| PROBLEM |
Only one stretch of the data is wanted: the line containing "VIASPERCELL=5.708", the line containing "TRANSITION_TIME_OF_THE_TIGHTEST_SLEW_CHECK_PIN_NS=1.183", and every line between them, copied exactly.

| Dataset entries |

This design comes from an exercise in tuning for small area and a short achievable clock period on the open sky130 flow, not from production work.
Where RTL was checked, it was by simulation tests only, not by an equivalence proof against the original.

## T
## fpu_top
module fpu_top(
    input         clk,
    input         rst,
    input  [31:0] a,
    input  [31:0] b,
    input  [2:0]  consig,
    output [31:0] out,
    output [2:0]  cmp_out
);
For scale: ~2400 cells after synthesis, ~100 I/O pins, about 0.024 mm2 of cells after synthesis.
==> module fpu_top, before the edit <==
module fpu_top(
    input         clk,
    input         rst,
    input  [31:0] a,
    input  [31:0] b,
    input  [2:0]  consig,
    output [31:0] out,
    output [2:0]  cmp_out
);
    reg         sa, sb;      
    reg  [7:0]  ea, eb;      
    reg  [22:0] ma, mb;      
    reg         eq;          
    reg         gt;          
    reg         lsel;        
    reg         cz;          
    wire [2:0]  p = {sa, sb, gt};
    wire        psel_a = (p == 3'b001) | (p == 3'b111) | (p == 3'b010);
    wire        pclr   = (p == 3'b011) | (p == 3'b100);
    always @(posedge clk or posedge rst) begin
        if (rst) begin
            sa <= 1'b0; sb <= 1'b0; eq <= 1'b0; gt <= 1'b0;
            ea <= 8'd0; eb <= 8'd0; ma <= 23'd0; mb <= 23'd0;
            lsel <= 1'b0; cz <= 1'b0;
        end else begin
            sa <= a[31];
            sb <= b[31];
            eq <= a[30:0] == b[30:0];
            gt <= a[30:0] > b[30:0];
            ea <= a[30:23];
            eb <= b[30:23];
            ma <= a[22:0];
            mb <= b[22:0];
            lsel <= psel_a;
            cz <= pclr;
        end
    end
    wire        aclr = (p == 3'b011) | (p == 3'b101);
    wire        swap = (p == 3'b000) | (p == 3'b100) | (p == 3'b110);
    wire [8:0]  sx = cz ? 9'd0 : (lsel ? {sa, ea} : {sb, eb});
    wire [7:0]  diff = lsel ? (ea - eb) : (eb - ea);
    wire [22:0] c = (cz | aclr) ? 23'd0 : (lsel ? ma : mb);
    wire [22:0] dsrc = lsel ? mb : ma;
    wire [22:0] d = (cz | aclr | (diff >= 8'd23)) ? 23'd0 : (dsrc >> diff[4:0]);
    wire        x = consig[0];
    wire [22:0] t = c + (x ? ~d : d) + {22'd0, x & ~swap};
    wire [22:0] fsum = (x & swap) ? ~t : t;
    reg  [22:0] snext;       
    reg  [22:0] afrac;       
    wire [47:0] prod;
    mant_mul mm (.ma(ma), .mb(mb), .p(prod));
    wire [8:0]  esum = {1'b0, ea} + {1'b0, eb};
    wire        in_zero = (ea == 8'd0) | (eb == 8'd0);
    wire        ez_n = in_zero | (esum < 9'd127);           
    wire        eo_n = ~ez_n & (esum >= 9'd382);            
    reg         ms;          
    reg  [24:0] mp;          
    reg  [7:0]  me;          
    reg         mk;          
    reg         mi;          
    wire        hn = prod[47];
    wire        zero0 = ez_n | (esum == 9'd127);                
    wire        inf0  = ~zero0 & eo_n;
    wire        zero1 = ez_n;                                   
    wire        inf1  = ~zero1 & (eo_n | (esum == 9'd381));
    wire        k0 = zero0 | inf0, k1 = zero1 | inf1;
    always @(posedge clk or posedge rst) begin
        if (rst) begin
            snext <= 23'd0;
            afrac <= 23'd0;
            ms <= 1'b0; mp <= 25'd0; me <= 8'd0; mk <= 1'b0; mi <= 1'b0;
        end else begin
            snext <= fsum;
            afrac <= snext;
            ms  <= sa ^ sb;
            mp  <= prod[47:23];
            me  <= esum[7:0] + 8'd129;
            mk  <= hn ? k1 : k0;
            mi  <= hn ? inf1 : inf0;
        end
    end
    wire        h = mp[24];
    wire [7:0]  mexp  = me + {7'd0, h};
    wire [22:0] mfrac = h ? mp[23:1] : mp[22:0];
    wire [31:0] mres  = {ms, {8{mi}} | ({8{~mk}} & mexp), {23{~mk}} & mfrac};
    assign cmp_out = (consig == 3'b000) ? {sa, sb, eq} : 3'b000;
    assign out = (consig == 3'b001 || consig == 3'b010) ? {sx, afrac} :
                 (consig == 3'b011) ? mres : 32'd0;
endmodule
This design comes from an exercise in tuning for small area on the open sky130 flow, not from production work. Only simulation tests tie the RTL to the original design; equivalence was not proved. No activity file was given, so power comes from the tool's default toggle rates.

==> design/flow/design.v <==
module Sync_top(
    input   wire        PCK,
    input   wire        RSTN,
    input   wire        MRX_FLAG_RE,
    input   [14:0]      MAD,
    input   [31:0]      MDI,
    input   [31:0]      MBE,
    input               MWE,
    input   [9:0]       DI,
    output  [31:0]      MDO_SYNC_TOP,
    output  reg         HLOCK,
    output  reg         VLOCK,
    output  reg         SYNC_ACT,
    output  reg[9:0]    SYNC_DO
);
function [12:0] add12(input [11:0] a, input [11:0] b, input ci);
    integer i; reg c;
    begin
        c = ci;
        for (i = 0; i < 12; i = i + 1) begin
            add12[i] = a[i] ^ b[i] ^ c;
            c = (a[i] & b[i]) | (a[i] & c) | (b[i] & c);
        end
        add12[12] = c;
    end
endfunction
function cout12(input [11:0] a, input [11:0] b, input ci);
    integer i; reg c;
    begin
        c = ci;
        for (i = 0; i < 12; i = i + 1)
            c = (a[i] & b[i]) | (a[i] & c) | (b[i] & c);
        cout12 = c;
    end
endfunction
function [12:0] inc12(input [11:0] a, input ci);
    integer i; reg c;
    begin
        c = ci;
        for (i = 0; i < 12; i = i + 1) begin
            inc12[i] = a[i] ^ c;
            c = a[i] & c;
        end
        inc12[12] = c;
    end
endfunction
function cmp12(input [11:0] a, input [11:0] b, input eq);
    integer i; reg c;
    begin
        c = eq;
        for (i = 0; i < 12; i = i + 1)
            c = (~a[i] & b[i]) | (~a[i] & c) | (b[i] & c);
        cmp12 = c;
    end
endfunction
wire hi0 = (MAD[14:6] == 9'd0);
wire s16 = hi0 & (MAD[5:0] == 6'h16);
wire s17 = hi0 & (MAD[5:0] == 6'h17);
wire s18 = hi0 & (MAD[5:0] == 6'h18);
wire s19 = hi0 & (MAD[5:0] == 6'h19);
wire s20 = hi0 & (MAD[5:0] == 6'h20);
wire s21 = hi0 & (MAD[5:0] == 6'h21);
wire s2a = hi0 & (MAD[5:0] == 6'h2a);
wire s2b = hi0 & (MAD[5:0] == 6'h2b);
wire s30 = hi0 & (MAD[5:0] == 6'h30);
wire s31 = hi0 & (MAD[5:0] == 6'h31);
wire s32 = hi0 & (MAD[5:0] == 6'h32);
reg [10:0] SYNC_HSP, SYNC_VSP, SYNC_VTW, SYNC_HW, SYNC_VW;
reg [11:0] SYNC_HTW, DOT_H, DOT_V, DOT_W;
reg [2:0]  CH;
reg        SYNC_UP;
wire [11:0] wd = MDI[11:0];
wire [11:0] wm = MBE[11:0];
always @(posedge PCK or negedge RSTN) begin
    if (!RSTN) begin
        SYNC_HSP <= 11'd1;
        SYNC_VSP <= 11'd28;
        SYNC_HTW <= 12'd2200;
        SYNC_VTW <= 11'd1125;
        SYNC_HW  <= 11'd1920;
        SYNC_VW  <= 11'd1080;
        CH       <= 3'd0;
        SYNC_UP  <= 1'b0;
        DOT_H    <= 12'd960;
        DOT_V    <= 12'd540;
        DOT_W    <= 12'd10;
    end else if (MWE) begin
        if (s20) SYNC_HSP <= (wm[10:0] & wd[10:0]) | (~wm[10:0] & SYNC_HSP);
        if (s21) SYNC_VSP <= (wm[10:0] & wd[10:0]) | (~wm[10:0] & SYNC_VSP);
        if (s16) SYNC_HTW <= (wm & wd) | (~wm & SYNC_HTW);
        if (s17) SYNC_VTW <= (wm[10:0] & wd[10:0]) | (~wm[10:0] & SYNC_VTW);
        if (s18) SYNC_HW  <= (wm[10:0] & wd[10:0]) | (~wm[10:0] & SYNC_HW);
        if (s19) SYNC_VW  <= (wm[10:0] & wd[10:0]) | (~wm[10:0] & SYNC_VW);
        if (s2a) CH       <= (wm[2:0] & wd[2:0]) | (~wm[2:0] & CH);
        if (s2b) SYNC_UP  <= (wm[0] & wd[0]) | (~wm[0] & SYNC_UP);
        if (s30) DOT_H    <= (wm & wd) | (~wm & DOT_H);
        if (s31) DOT_V    <= (wm & wd) | (~wm & DOT_V);
        if (s32) DOT_W    <= (wm & wd) | (~wm & DOT_W);
    end
end
assign MDO_SYNC_TOP = {20'd0,
      ({12{s20}} & {1'b0, SYNC_HSP})
    | ({12{s21}} & {1'b0, SYNC_VSP})
    | ({12{s16}} & SYNC_HTW)
    | ({12{s17}} & {1'b0, SYNC_VTW})
    | ({12{s18}} & {1'b0, SYNC_HW})
    | ({12{s19}} & {1'b0, SYNC_VW})
    | ({12{s2a}} & {9'd0, CH})
    | ({12{s2b}} & {11'd0, SYNC_UP})
    | ({12{s30}} & DOT_H)
    | ({12{s31}} & DOT_V)
    | ({12{s32}} & DOT_W)};
wire aSYNC_UP = MWE & s2b;
reg [11:0] HCNT;
reg [10:0] VCNT;
wire [11:0] VCNT12 = {1'b0, VCNT};
wire [11:0] HSP12 = {1'b0, SYNC_HSP};
wire [11:0] VSP12 = {1'b0, SYNC_VSP};
wire [11:0] SH = add12(HSP12, {1'b0, SYNC_HW}, 1'b0);
wire [11:0] SV = add12(VSP12, {1'b0, SYNC_VW}, 1'b0);
wire ACT_H = cmp12(HSP12, HCNT, 1'b1) & cmp12(HCNT, SH, 1'b0);
wire ACT_V = cmp12(VSP12, VCNT12, 1'b1) & cmp12(VCNT12, {1'b0, SV[10:0]}, 1'b0);
wire ACT_T = ACT_H & ACT_V;
reg SYNC_ON;
always @(posedge PCK or negedge RSTN) begin
    if (!RSTN)             SYNC_ON <= 1'd0;
    else if (aSYNC_UP)     SYNC_ON <= 1'd1;
    else if (MRX_FLAG_RE)  SYNC_ON <= 1'd0;
end
wire CNT_RST = SYNC_ON & MRX_FLAG_RE;
wire [12:0] HINC = inc12(HCNT, 1'b1);
wire [12:0] VINC = inc12(VCNT12, 1'b1);
always @(posedge PCK or negedge RSTN) begin
    if (!RSTN)                  HCNT <= 12'b0;
    else if (HLOCK | CNT_RST)   HCNT <= 12'b0;
    else                        HCNT <= HINC[11:0];
end
always @(posedge PCK or negedge RSTN) begin
    if (!RSTN)           VCNT <= 11'b0;
    else if (CNT_RST)    VCNT <= 11'b0;
    else if (HLOCK) begin
        if (VLOCK)       VCNT <= 11'b0;
        else             VCNT <= VINC[10:0];
    end
end
wire [12:0] HTWM2 = add12(SYNC_HTW, 12'hFFE, 1'b0);
wire HEND = (HCNT == HTWM2[11:0]);
wire VEND = (VINC[11:0] == {1'b0, SYNC_VTW});
wire HTW_GE2 = |SYNC_HTW[11:1];
always @(posedge PCK or negedge RSTN) begin
    if (!RSTN) begin
        HLOCK <= 1'b0;
        VLOCK <= 1'b0;
        SYNC_ACT <= 1'b0;
    end else begin
        HLOCK <= HEND;
        VLOCK <= HEND & HTW_GE2 & VEND;
        SYNC_ACT <= ACT_T;
    end
end
reg [11:0] K_H, K_V;
reg TURN_H, TURN_V;
wire [12:0] ZH = add12(K_H, SH, 1'b0);
wire [12:0] ZV = add12(K_V, SV, 1'b0);
wire SH_GE21 = (SH > 12'd20);
wire SV_GE21 = (SV > 12'd20);
wire ZH_LE40 = (ZH[12:6] == 7'd0) & (ZH[5:0] <= 6'd40);
wire ZV_LE41 = (ZV[12:6] == 7'd0) & (ZV[5:0] <= 6'd41);
wire ZH_LEN  = ~ZH[12] | ((ZH[11:6] == 6'd0) & (ZH[5:0] <= 6'd40));
wire ZV_LEN  = ~ZV[12] | ((ZV[11:6] == 6'd0) & (ZV[5:0] <= 6'd41));
wire KH_GT19 = (K_H > 12'd19);
wire KV_GT20 = (K_V > 12'd20);
wire HI_H = KH_GT19 ? (SH_GE21 ? ZH_LEN : ZH_LE40) : (SH_GE21 & ZH_LE40);
wire HI_V = KV_GT20 ? (SV_GE21 ? ZV_LEN : ZV_LE41) : (SV_GE21 & ZV_LE41);
wire LO_H = ~KH_GT19 | cout12(K_H, HSP12, 1'b1);
wire LO_V = ~KV_GT20 | cout12(K_V, VSP12, 1'b0);
always @(posedge PCK or negedge RSTN) begin
    if (!RSTN) begin
        K_H <= 12'd18;       
        TURN_H <= 1'b1;
        K_V <= 12'd4088;     
        TURN_V <= 1'b1;
    end else if (VLOCK) begin
        if (HI_H)       TURN_H <= 1'b0;
        else if (LO_H)  TURN_H <= 1'b1;
        K_H <= add12(K_H, TURN_H ? 12'hFF1 : 12'd15, 1'b0);
        if (HI_V)       TURN_V <= 1'b0;
        else if (LO_V)  TURN_V <= 1'b1;
        K_V <= add12(K_V, TURN_V ? 12'hFF1 : 12'd15, 1'b0);
    end
end
wire [11:0] PH = add12(HCNT, K_H, 1'b0);
wire [11:0] PV = add12(VCNT12, K_V, 1'b0);
wire PIXEL = (K_H > 12'd39) & (PH <= 12'd38)
           & ((K_V == 12'd0) | (K_V > 12'd40)) & (PV <= 12'd40);
wire DOT = cmp12(add12(DOT_V, ~DOT_W, 1'b1), VCNT12, 1'b1)
         & cmp12(VCNT12, add12(DOT_V, DOT_W, 1'b0), 1'b1)
         & cmp12(add12(DOT_H, ~DOT_W, 1'b1), HCNT, 1'b0)
         & cmp12(HCNT, add12(DOT_H, DOT_W, 1'b0), 1'b0);
always @(posedge PCK or negedge RSTN) begin
    if (!RSTN)
        SYNC_DO <= 10'b0;
    else if (ACT_T)
        case (CH)
            3'd1:    SYNC_DO <= {{8{PIXEL}}, 2'b0};
            3'd2:    SYNC_DO <= {HCNT[7:0], 2'b0};
            3'd3:    SYNC_DO <= {VCNT[7:0], 2'b0};
            3'd4:    SYNC_DO <= {HCNT[7:0] ^ VCNT[7:0], 2'b0};
            3'd5:    SYNC_DO <= {DI[7:0], 2'b0};
            3'd6:    SYNC_DO <= {2'b0, {8{DOT}}};
            default: SYNC_DO <= DI;
        endcase
    else
        SYNC_DO <= 10'b0;
end
endmodule
==> design/flow/flow/run.sh <==
#!/bin/bash
# Standard layout, with plain buf_1 cells as the port buffers.
set -euo pipefail
bash standard.sh "BUFFER_PORTS_ARGS=-buffer_cell sky130_fd_sc_hd__buf_1" finish > standard_flow.log 2>&1
==> design/flow/standard.sh <==
#!/bin/bash
# synth_recipe.tcl (not shown) runs the flow's synth.tcl, then flattens the netlist and writes it again
# the make line also repeats each setting of config.mk as NAME=value (left out here)
make -C /OpenROAD-flow-scripts/flow DESIGN_CONFIG=/design/flow/config.mk WORK_HOME=/design/flow/orfs CLKGATE_MAP_FILE= SYNTH_SCRIPT=/design/flow/synth_recipe.tcl "${@:-finish}"
==> design/flow/config.mk <==
export PLATFORM = sky130hd
export DESIGN_NAME = Sync_top
export DESIGN_NICKNAME = Sync_top
export VERILOG_FILES = /design/flow/design.v
export SDC_FILE = /design/flow/constraint.sdc
export NUM_CORES = 4
export LEC_CHECK = 0
export CAP_MARGIN = 20
export CORE_MARGIN = 2
export CORE_UTILIZATION = 40
export SLEW_MARGIN = 20
==> design/flow/constraint.sdc <==
create_clock -name core_clock -period 6.7 [get_ports {PCK}]
set_input_delay 1.3400 -clock core_clock [delete_from_list [all_inputs] [get_ports {PCK}]]
set_output_delay 1.3400 -clock core_clock [all_outputs]
set_load 0.01 [all_outputs]
==> reports/metrics.sh, run 1 <==
SETUP_TNS_NS=0
I_O_PIN_TOTAL=138
WORSTREG2REGEND='SYNC_DO[7]'
DP_CELLS=1896
FINALWORSTPATHREQUIREDPERIOD_NS=6.526
MAPPEDNETLISTAREA_UM2=13840
SWITCHING_SHARE_PCT=31.94
NUM_ROWS=68
INTERNAL_POWER_mW=1.664
VIASPERCELL=5.708
SETUP_VIOL=0
YOSYS_WARNINGS=1
GRT_UTIL_MET1_PCT=33.77
DESIGN.CORE.AREA_UM2=34290
WIRE_LENGTH_OF_THE_FIRST_GLOBAL_ROUTING_PASS_UM=65710
ROUTE.DETAILED.WL_PER_INST_UM=22.25
HP-CLASS='reg2reg'
DRCVIOLATIONCOUNT=0
NET-SWITCHING-POWER_mW=0.7811
CLOCK_LATENCY_NS=0.46
TRANSITION_TIME_OF_THE_TIGHTEST_SLEW_CHECK_PIN_NS=1.183
CLOCK_TREE.BUFFER_DEPTH=2
DATA_ARRIVAL_TIME_OF_THE_CRITICAL_PATH_NS=6.92
GRT-OVFL-TOTAL=0
CRITPATHREQUIREDTIME_NS=7.09
SYNTH_FF_TYPE='sky130_fd_sc_hd__dfrtp_1'
SHARE_CLK_OF_TOTAL_POWER_PCT=41.3
GRT_ANTENNA_BEFORE_REPAIR=0
MAXCAPVIOLCOUNT=0
SYNTH.FF_LATCH_COUNT=170
DP_HPWL_UM=32780
INSERTEDDIODECOUNT=0
VIAS=11022
PORT_BUFFERS=77
POST-SYNTH-TOP-AREA-FRACTION_PCT=22.79
WORST_SKEW_NS=0.01685
FIN_CRIT_SH_PCT=97.40
CLK_PIN_SLEW_NS=0.08
POST_SYNTH_EDFFS=0
GRT-BUSIEST-LAYER='met2'
WORST-SETUP-PATH-TYPE='reg2reg'
POST_LAYOUT_NONFILLER_INSTANCES=1931
WHS_NS=0.5077
DETAILED_ROUTE_WL_UM=42960
P_PER_AREA_nW_PER_UM2=159.0
VIA_COUNT_OF_THE_FIRST_GLOBAL_ROUTING_PASS=11005
DP_WORST_SETUP_SLACK_NS=-0.02058
VDD_DROP_MAX_mV=0.1911
FINALHOLDVIOLATIONS=0
POST-SYNTH-TOP-AREA-CELL='sky130_fd_sc_hd__dfrtp_1'
CLK_ROOT_BUFFER_CELL='sky130_fd_sc_hd__clkbuf_16'
R2R_CELLS=21
AVGSYNTHCELLAREA_UM2=9.976
FINALWORSTSETUPSLACK_NS=0.1740
NETLIST_INSTANCES=1387
CHIPHEIGHT_UM=190.0
CRIT_PATH_START_KIND='register'
CTS.SINKS=170
DRT_FIRST_ITER_VIOLATIONS=1029
NUMBER_OF_BUFFERS_CREATED_BY_CTS=17
CTS_TREE='built'
GRT.TOTAL_USAGE_PCT=24.44
SHARE_SEQ_OF_TOTAL_POWER_PCT=46.0
RUN_STATUS='finished clean'
REG2REG_SETUP_SLACK_NS=0.17
SYNTH_TOP_CELLS_BY_AREA='sky130_fd_sc_hd__dfrtp_1 (23%), sky130_fd_sc_hd__fa_1 (18%), sky130_fd_sc_hd__dfstp_2 (8.4%)'
AREAGROWTHSYNTHTOFINISH_PCT=11.11
CP-END-KIND='register'
GRT.MET3_USAGE_PCT=5.829
FMAXACHIEVABLE_MHz=153.2
P_COMB_SHARE_PCT=12.7
CTS_MAX_LEVEL=4
REPORT.FINAL.SLEW_VIOL_COUNT=0
YOSYSUNIQUECELLTYPES=72
SETUP.WORST_PATH.END='SYNC_DO[7]'
FP.DIEW_UM=190.0
INITIAL_CORE_UTIL_PCT=40.36
GRT_START_MAX_NET_PINS=171
GRT_USE_MET2_PCT=37.75
CRITICAL_PATH.MAX_FANOUT=6
DRIVE_ABOVE_1_SHARE_PCT=16.94
ASYNCSETRESETFLOPFRACSYNTH_PCT=100.0
WEIGHTED_CONGESTION_AT_THE_END_OF_ROUTABILITY_DRIVEN_GLOBAL_PLACEMENT=0.9548
FINAL_NETS=1717
GRT_SETUP_UNREPAIRED='no'
DIE-AREA_UM2=36100
LEAK_PWR_nW=6.435
DETAIL_ROUTE.FIRST_PASS.ITERATIONS=7
TIMING.SLEW.HEADROOM_PCT=20.83
SYNTH_SEQUENTIAL_AREA_RATIO_PCT=31.14
DETAIL-ROUTE-ANTENNA-NETS=0
## cell usage after synthesis, types with 4 or more instances
cell and n:
sky130_fd_sc_hd__buf_1 5, sky130_fd_sc_hd__and4b_1 4, sky130_fd_sc_hd__a211oi_1 10, sky130_fd_sc_hd__nor2_1 31
sky130_fd_sc_hd__a221oi_1 8, sky130_fd_sc_hd__nand4_1 13, sky130_fd_sc_hd__buf_4 22, sky130_fd_sc_hd__inv_1 179
sky130_fd_sc_hd__maj3_1 20, sky130_fd_sc_hd__o221ai_1 6, sky130_fd_sc_hd__buf_2 20, sky130_fd_sc_hd__o21ai_0 54
sky130_fd_sc_hd__dfrtp_1 126, sky130_fd_sc_hd__nor3_1 19, sky130_fd_sc_hd__mux2i_1 12, sky130_fd_sc_hd__and2_1 16
sky130_fd_sc_hd__ha_1 39, sky130_fd_sc_hd__o31ai_1 4, sky130_fd_sc_hd__a222oi_1 22, sky130_fd_sc_hd__o22ai_1 29
sky130_fd_sc_hd__mux2_2 88, sky130_fd_sc_hd__nand2_1 166, sky130_fd_sc_hd__a2111oi_0 4, sky130_fd_sc_hd__a21oi_1 29
sky130_fd_sc_hd__o211a_1 4, sky130_fd_sc_hd__fa_1 122, sky130_fd_sc_hd__nand3_1 23, sky130_fd_sc_hd__a22oi_1 13
sky130_fd_sc_hd__nand2b_1 20, sky130_fd_sc_hd__xnor2_1 19, sky130_fd_sc_hd__a31oi_1 7, sky130_fd_sc_hd__o221a_2 6
sky130_fd_sc_hd__mux2_1 22, sky130_fd_sc_hd__nor2b_1 28, sky130_fd_sc_hd__xor2_1 21, sky130_fd_sc_hd__o211ai_1 10
sky130_fd_sc_hd__a221o_1 6, sky130_fd_sc_hd__nor4_1 11, sky130_fd_sc_hd__a22o_1 12, sky130_fd_sc_hd__clkbuf_1 37
sky130_fd_sc_hd__dfstp_2 44
## critical path, cell delays in order (launching register included)
cell and delay, ns:
sky130_fd_sc_hd__dfrtp_1 0.42, sky130_fd_sc_hd__inv_1 0.08, sky130_fd_sc_hd__ha_1 0.15, sky130_fd_sc_hd__inv_1 0.05
sky130_fd_sc_hd__fa_1 0.38, sky130_fd_sc_hd__fa_1 0.40, sky130_fd_sc_hd__fa_2 0.36, sky130_fd_sc_hd__fa_1 0.39
sky130_fd_sc_hd__fa_1 0.40, sky130_fd_sc_hd__fa_2 0.39, sky130_fd_sc_hd__fa_2 0.36, sky130_fd_sc_hd__fa_1 0.40
sky130_fd_sc_hd__fa_1 0.39, sky130_fd_sc_hd__fa_1 0.40, sky130_fd_sc_hd__nor2b_1 0.16, sky130_fd_sc_hd__o21a_1 0.21
sky130_fd_sc_hd__or4_1 0.50, sky130_fd_sc_hd__a22oi_2 0.18, sky130_fd_sc_hd__nand4_1 0.12, sky130_fd_sc_hd__buf_4 0.18
sky130_fd_sc_hd__o31ai_4 0.30, sky130_fd_sc_hd__o221a_2 0.25
## layer usage
metal  share of wire [%]  wire, um
met5                   0         0
met4                 2.6      1113
met3                 7.7      3321
met2                  46     19570
met1                  44     18950
## power groups by stage
stage          sequential (mW)  clock (mW)  combinational [mW]
6_report                  1.12        1.01               0.311
5_1_grt                   1.13        1.07               0.343
3_5_place_dp              1.14           0               0.308
4_1_cts                   1.12        1.03               0.309
2_1_floorplan             1.09           0               0.220
3_3_place_gp              1.14           0               0.302
## repair_timing
item                                    4_1_cts  5_1_grt
endpoints found under the setup margin        6       10
gates resized for setup                       3       19
hold buffers                                  0        0
pin swaps                                     2        9
setup buffers                                 0        2
## cell families after synthesis
logic type	Yosys count	share of synthesized area (%)
AO/OA/AOI/OAI	252	13.17
XOR/XNOR	40	2.532
adder cells (fa/ha/maj)	181	22.62
buffers and inverters	265	8.075
flip-flops	170	31.14
multiplexers	122	9.820
other	1	0.02710
AND/OR/NAND/NOR	356	12.61
## metrics by stage
stage          util [%]  area, um2  total power, mW
6_report          44.84      15370            2.445
5_1_grt           44.84      15370            2.541
3_3_place_gp      42.78      14670            1.443
4_1_cts           44.56      15280            2.461
2_1_floorplan         -      13910            1.308
3_5_place_dp      42.80      14670            1.449
## placed cells by master, fill, tap and decap left out, types with 10 or more instances in the layout
cell                        netlist  routed
sky130_fd_sc_hd__clkbuf_16        0      17
sky130_fd_sc_hd__mux2_2          88      88
sky130_fd_sc_hd__buf_1            5      76
sky130_fd_sc_hd__nand2b_1        20      20
sky130_fd_sc_hd__o22ai_1         29      29
sky130_fd_sc_hd__nand2_1        166     166
sky130_fd_sc_hd__fa_1           122     109
sky130_fd_sc_hd__mux2_1          22      22
sky130_fd_sc_hd__xor2_1          21      21
sky130_fd_sc_hd__nor4_1          11      11
sky130_fd_sc_hd__nand4_1         13      13
sky130_fd_sc_hd__buf_4           22      46
sky130_fd_sc_hd__nor3_1          19      19
sky130_fd_sc_hd__mux2i_1         12      12
sky130_fd_sc_hd__nand3_1         23      23
sky130_fd_sc_hd__a21oi_1         29      29
sky130_fd_sc_hd__nor2b_1         28      26
sky130_fd_sc_hd__ha_1            39      39
sky130_fd_sc_hd__fa_2             0      13
sky130_fd_sc_hd__a22oi_1         13      12
sky130_fd_sc_hd__maj3_1          20      20
sky130_fd_sc_hd__dfstp_2         44      44
sky130_fd_sc_hd__o21ai_0         54      54
sky130_fd_sc_hd__dfrtp_1        126     126
sky130_fd_sc_hd__o211ai_1        10      10
sky130_fd_sc_hd__a22o_1          12      12
sky130_fd_sc_hd__inv_1          179     179
sky130_fd_sc_hd__conb_1           1      20
sky130_fd_sc_hd__and2_1          16      16
sky130_fd_sc_hd__nor2_1          31      31
sky130_fd_sc_hd__xnor2_1         19      17
sky130_fd_sc_hd__a222oi_1        22      22
## area by class of cell
type	count	area, um2
fillers	3246	18910
multi-input cells	971	8576
flip-flops and latches	170	4309
inverters	179	671.9
repair buffers	124	658.1
well taps	455	569.3
clock buffers	18	439.2
clock inverters	14	151.4
## worst min-delay path by stage
stage	from	cells after the start	to
4_1_cts	register	1	register
3_5_place_dp	register	1	register
3_3_place_gp	register	1	register
5_1_grt	register	1	register
6_report	register	1	register
2_1_floorplan	SYNC_ON	1	VCNT[0]
==> run 2: changes to the inputs <==
--- a/design/flow/config.mk
+++ b/design/flow/config.mk
@@ -9,3 +9,5 @@
 export CORE_MARGIN = 2
 export CORE_UTILIZATION = 40
+export CTS_BUF_LIST = sky130_fd_sc_hd__clkbuf_8
+export CTS_CLUSTER_SIZE = 15
 export SLEW_MARGIN = 20
==> run 2 against run 1 <==
Effect of this change: still clean on timing, DRC and antenna; hold slack better by 0.0040 ns; clock skew grew 0.0067 ns; setup slack better by 0.00076 ns; global-route usage about the same; register-to-register slack about the same; non-clock buffer count did not move; critical path type unchanged.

| COMPLETED EXERCISE |
VIASPERCELL=5.708
SETUP_VIOL=0
YOSYS_WARNINGS=1
GRT_UTIL_MET1_PCT=33.77
DESIGN.CORE.AREA_UM2=34290
WIRE_LENGTH_OF_THE_FIRST_GLOBAL_ROUTING_PASS_UM=65710
ROUTE.DETAILED.WL_PER_INST_UM=22.25
HP-CLASS='reg2reg'
DRCVIOLATIONCOUNT=0
NET-SWITCHING-POWER_mW=0.7811
CLOCK_LATENCY_NS=0.46
TRANSITION_TIME_OF_THE_TIGHTEST_SLEW_CHECK_PIN_NS=1.183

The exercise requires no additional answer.